06 Lug 2010

 Ormai le vecchie tecniche produttive sono scomparse, tanto che anche qui sorgono musei etnici della cultura contadina a ricordo della fatica di un tempo. Ora i vigneti e gli uliveti vengono messi a dimora secondo tecniche moderne e nelle cantine si presta attenzione alla qualità del prodotto, dalla pigiatura alla maturazione in botte, fino alla distribuzione. Pure gli ulivi vengono “riammodernati”. Gli antichi olivi, poco produttivi, vengono sostituiti da nuove piante provenienti prevalemente dalla toscana e dal veneto e le olive vengono raccolte prima della completa maturazione per ottenere così gusti più corposi e fruttati. Con la collaborazione del’assessorato istriano dell’Istria abbiamo visitato tre realtà produttive locali: dalla più grande alla più piccola per capire il salto di qualità che hanno raggiunto il vino e l’olio locale come i CABERNET SAUVIGNON (11,5%) dal gusto intenso di ciliegia e le chiare malvasie, tipici vini bianchi del luogo.

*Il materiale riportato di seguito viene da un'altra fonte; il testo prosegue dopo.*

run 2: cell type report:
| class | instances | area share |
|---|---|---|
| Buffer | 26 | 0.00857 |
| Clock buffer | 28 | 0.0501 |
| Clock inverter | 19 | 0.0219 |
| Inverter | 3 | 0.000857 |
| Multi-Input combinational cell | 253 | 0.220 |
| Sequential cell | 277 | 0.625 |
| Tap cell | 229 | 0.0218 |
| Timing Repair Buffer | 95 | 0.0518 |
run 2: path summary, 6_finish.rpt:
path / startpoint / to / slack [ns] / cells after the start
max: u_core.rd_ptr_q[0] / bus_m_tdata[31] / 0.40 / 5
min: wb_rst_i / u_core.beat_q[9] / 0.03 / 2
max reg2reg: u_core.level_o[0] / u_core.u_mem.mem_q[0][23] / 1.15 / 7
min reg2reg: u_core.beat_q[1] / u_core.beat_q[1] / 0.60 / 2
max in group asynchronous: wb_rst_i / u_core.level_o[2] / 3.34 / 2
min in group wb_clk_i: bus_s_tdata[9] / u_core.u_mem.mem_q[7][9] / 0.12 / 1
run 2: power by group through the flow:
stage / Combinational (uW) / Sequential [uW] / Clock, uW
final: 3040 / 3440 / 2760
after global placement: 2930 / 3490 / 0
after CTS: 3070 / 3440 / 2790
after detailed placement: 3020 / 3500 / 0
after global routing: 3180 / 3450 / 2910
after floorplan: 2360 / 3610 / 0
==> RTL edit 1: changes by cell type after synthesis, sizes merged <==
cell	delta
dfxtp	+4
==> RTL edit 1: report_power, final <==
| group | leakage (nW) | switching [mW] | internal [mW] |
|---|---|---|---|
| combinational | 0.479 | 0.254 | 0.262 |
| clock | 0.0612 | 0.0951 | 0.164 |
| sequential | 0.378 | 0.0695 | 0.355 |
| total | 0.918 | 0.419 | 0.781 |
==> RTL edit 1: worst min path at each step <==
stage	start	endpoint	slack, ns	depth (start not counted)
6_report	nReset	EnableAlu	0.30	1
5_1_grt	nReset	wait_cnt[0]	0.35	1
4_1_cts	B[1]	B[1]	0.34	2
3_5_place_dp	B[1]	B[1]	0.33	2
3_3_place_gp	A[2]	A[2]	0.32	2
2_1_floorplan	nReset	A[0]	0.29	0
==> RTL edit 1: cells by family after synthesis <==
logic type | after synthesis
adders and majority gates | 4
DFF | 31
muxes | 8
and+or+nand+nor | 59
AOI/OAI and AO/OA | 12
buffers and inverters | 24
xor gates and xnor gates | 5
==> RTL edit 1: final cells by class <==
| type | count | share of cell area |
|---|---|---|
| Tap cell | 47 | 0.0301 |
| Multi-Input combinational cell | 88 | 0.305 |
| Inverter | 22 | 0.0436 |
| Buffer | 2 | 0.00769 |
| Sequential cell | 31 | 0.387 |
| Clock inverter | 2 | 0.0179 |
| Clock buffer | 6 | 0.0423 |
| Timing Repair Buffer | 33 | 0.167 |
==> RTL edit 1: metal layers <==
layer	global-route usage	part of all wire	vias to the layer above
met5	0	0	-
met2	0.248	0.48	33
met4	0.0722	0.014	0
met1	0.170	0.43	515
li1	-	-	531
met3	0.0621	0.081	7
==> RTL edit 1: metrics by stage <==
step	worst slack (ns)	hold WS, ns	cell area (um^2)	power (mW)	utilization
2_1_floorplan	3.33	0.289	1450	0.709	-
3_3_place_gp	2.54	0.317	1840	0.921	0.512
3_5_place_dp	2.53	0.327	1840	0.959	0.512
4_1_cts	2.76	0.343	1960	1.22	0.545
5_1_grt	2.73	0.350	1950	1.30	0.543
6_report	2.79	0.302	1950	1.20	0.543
--- config.mk ---
export PLATFORM = sky130hd
export DESIGN_NAME = add_nibble_seq
export DESIGN_NICKNAME = d
export VERILOG_FILES = /design/src/rtl/add_nibble_seq.sv
export SDC_FILE = /design/constraint.sdc
export NUM_CORES = 1
export LEC_CHECK = 0
export CAP_MARGIN = 10
export CORE_MARGIN = 5
export CORE_UTILIZATION = 52
export DETAILED_ROUTE_END_ITERATION = 7
export PLACE_DENSITY_LB_ADDON = 0.25
export SKIP_LAST_GASP = 1
export SYNTH_ARGS = -nofsm -noshare
export SYNTH_HDL_FRONTEND = slang
export SYNTH_SLANG_ARGS = --single-unit
--- constraint.sdc ---
create_clock -name clk -period 2.62 [get_ports clk]
set_clock_uncertainty 0.05 [all_clocks]
set_input_delay 0.393 -clock clk [delete_from_list [all_inputs] [get_ports clk]]
set_output_delay 0.393 -clock clk [all_outputs]
set_load 0.005 [all_outputs]
--- src/rtl/add_nibble_seq.sv ---
// rtl/add_nibble_seq.sv - nibble-serial W-bit adder sequencer driving an external 4-bit adder stage
//
// Purpose:
//   Accepts an operand pair (in_a, in_b, in_cin) and computes A+B+cin one
//   nibble per clock through an external combinational 4-bit adder stage.
//   The result is presented with a valid/ready handshake.
//
// Parameters:
//   NIBBLES  operand width in nibbles (2..8)
//   W        operand width in bits, derived as 4*NIBBLES (do not override)
//
// Ports:
//   clk, rst_n          clock, asynchronous active-low reset
//   in_valid/in_ready   operand handshake (ready only in IDLE)
//   in_a, in_b, in_cin  operands and carry in
//   nib_a, nib_b        current operand nibbles to the adder stage (0 outside RUN)
//   nib_cin             carry into the adder stage (0 outside RUN)
//   nib_sum, nib_cout   adder stage results
//   out_valid/out_ready result handshake (valid only in DONE)
//   out_sum, out_carry  result and carry out of the top nibble
//   out_ovf             two's-complement overflow (only with ADD_NIBBLE_SEQ_OVF_EN)
//
// Build option: define ADD_NIBBLE_SEQ_OVF_EN to add the out_ovf port.

module add_nibble_seq #(
    parameter int NIBBLES = 4,
    parameter int W       = 4 * NIBBLES
) (
    input  logic         clk,
    input  logic         rst_n,
    input  logic         in_valid,
    output logic         in_ready,
    input  logic [W-1:0] in_a,
    input  logic [W-1:0] in_b,
    input  logic         in_cin,
    output logic [3:0]   nib_a,
    output logic [3:0]   nib_b,
    output logic         nib_cin,
    input  logic [3:0]   nib_sum,
    input  logic         nib_cout,
    output logic         out_valid,
    input  logic         out_ready,
    output logic [W-1:0] out_sum,
`ifdef ADD_NIBBLE_SEQ_OVF_EN
    output logic         out_ovf,
`endif
    output logic         out_carry
);

    localparam int IW = $clog2(NIBBLES);
    localparam logic [IW-1:0] LAST = IW'(NIBBLES - 1);

    typedef enum logic [1:0] {
        IDLE = 2'd0,
        RUN  = 2'd1,
        DONE = 2'd2
    } state_t;

    state_t        state;
    logic [IW-1:0] idx;
    // Operands are shifted down one nibble per RUN edge so the low nibble is
    // always the current one. After the last nibble they have shifted out to
    // zero, which keeps nib_a/nib_b at 0 outside RUN with no extra gating.
    logic [W-1:0]  a_sh;
    logic [W-1:0]  b_sh;
    logic          carry;
    logic [W-1:0]  result;
`ifdef ADD_NIBBLE_SEQ_OVF_EN
    logic          ovf;
`endif

    assign nib_a   = a_sh[3:0];
    assign nib_b   = b_sh[3:0];
    assign nib_cin = carry;
    assign out_sum = result;
`ifdef ADD_NIBBLE_SEQ_OVF_EN
    assign out_ovf = ovf;
`endif

    always_ff @(posedge clk or negedge rst_n) begin
        if (!rst_n) begin
            state     <= IDLE;
            idx       <= '0;
            a_sh      <= '0;
            b_sh      <= '0;
            carry     <= 1'b0;
            result    <= '0;
            out_carry <= 1'b0;
            out_valid <= 1'b0;
            in_ready  <= 1'b1;
`ifdef ADD_NIBBLE_SEQ_OVF_EN
            ovf       <= 1'b0;
`endif
        end else begin
            case (state)
                IDLE: begin
                    if (in_valid) begin
                        a_sh      <= in_a;
                        b_sh      <= in_b;
                        carry     <= in_cin;
                        idx       <= '0;
                        result    <= '0;
                        out_carry <= 1'b0;
`ifdef ADD_NIBBLE_SEQ_OVF_EN
                        ovf       <= 1'b0;
`endif
                        in_ready  <= 1'b0;
                        state     <= RUN;
                    end
                end
                RUN: begin
                    result[{idx, 2'b00} +: 4] <= nib_sum;
                    a_sh <= a_sh >> 4;
                    b_sh <= b_sh >> 4;
                    if (idx == LAST) begin
                        idx       <= '0;
                        carry     <= 1'b0;
                        out_carry <= nib_cout;
`ifdef ADD_NIBBLE_SEQ_OVF_EN
                        // The top nibble is on the adder now, so its bit 3
                        // is the sign of each operand and of the sum.
                        ovf       <= (nib_a[3] == nib_b[3]) && (nib_sum[3] != nib_a[3]);
`endif
                        out_valid <= 1'b1;
                        state     <= DONE;
                    end else begin
                        idx   <= idx + 1'b1;
                        carry <= nib_cout;
                    end
                end
                DONE: begin
                    if (out_ready) begin
                        out_valid <= 1'b0;
                        in_ready  <= 1'b1;
                        state     <= IDLE;
                    end
                end
                default: begin
                    state     <= IDLE;
                    out_valid <= 1'b0;
                    in_ready  <= 1'b1;
                end
            endcase
        end
    end

endmodule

Alcuni di questi prodotti hanno vinto prestigiosi premi internazionali come il MUSKAT RUZA (Moscato rosa) prodotto dal Consorzio Agrilaguna che ha vinto il primo premio al Concorso Mondiale di Moscati, edizione 2009, tenutosi in Francia, o lo strepitoso MALVASIA della piccola azienda Angelo Brcic, che nel 2008 ha vinto la medaglia d’oro, primo vino assoluto in campo nazionale croato (14,00%), dall’aroma inconfondibile, profumo intenso e gusto corposo. Ma l’Istria non finisce qui: il viaggio potrebbe continuare all’infinito come sono infinite le sue particolarità curiose, dalla storia all’enogastronomia. Il turismo è una voce fondamentale, oltre all’agricoltura, nell’economia istriana. Per questo l’accoglienza è sempre benevola e il confort assicurato.